(AIM OF THE EXERCISE) Show every line of the records below that contains the word "class".

(SOURCE RECORDS)
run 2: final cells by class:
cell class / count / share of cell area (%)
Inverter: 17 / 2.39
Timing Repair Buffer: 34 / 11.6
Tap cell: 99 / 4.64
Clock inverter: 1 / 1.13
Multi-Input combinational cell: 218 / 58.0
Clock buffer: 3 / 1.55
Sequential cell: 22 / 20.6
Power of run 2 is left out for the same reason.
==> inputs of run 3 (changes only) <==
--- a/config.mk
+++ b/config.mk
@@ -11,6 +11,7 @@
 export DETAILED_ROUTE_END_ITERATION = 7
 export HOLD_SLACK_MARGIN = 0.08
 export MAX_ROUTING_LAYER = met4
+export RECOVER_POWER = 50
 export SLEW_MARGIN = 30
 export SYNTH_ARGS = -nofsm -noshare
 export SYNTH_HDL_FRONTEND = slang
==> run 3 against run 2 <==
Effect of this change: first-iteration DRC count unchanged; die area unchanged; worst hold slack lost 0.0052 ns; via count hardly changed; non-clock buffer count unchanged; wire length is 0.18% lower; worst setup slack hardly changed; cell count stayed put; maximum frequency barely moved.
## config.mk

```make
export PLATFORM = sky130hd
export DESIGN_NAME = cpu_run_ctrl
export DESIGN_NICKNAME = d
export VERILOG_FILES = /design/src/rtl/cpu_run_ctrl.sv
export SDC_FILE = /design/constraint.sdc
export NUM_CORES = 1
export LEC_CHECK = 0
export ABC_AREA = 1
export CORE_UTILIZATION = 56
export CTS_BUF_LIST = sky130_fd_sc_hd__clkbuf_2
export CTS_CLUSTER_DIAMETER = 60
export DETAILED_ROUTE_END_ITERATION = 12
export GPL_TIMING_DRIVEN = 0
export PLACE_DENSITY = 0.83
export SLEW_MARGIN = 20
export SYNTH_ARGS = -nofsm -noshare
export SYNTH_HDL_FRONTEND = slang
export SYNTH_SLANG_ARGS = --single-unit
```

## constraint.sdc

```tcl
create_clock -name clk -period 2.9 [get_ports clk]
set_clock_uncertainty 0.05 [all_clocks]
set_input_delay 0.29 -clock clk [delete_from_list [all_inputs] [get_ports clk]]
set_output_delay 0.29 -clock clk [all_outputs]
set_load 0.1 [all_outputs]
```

(TASK OUTPUT)
run 2: final cells by class:
cell class / count / share of cell area (%)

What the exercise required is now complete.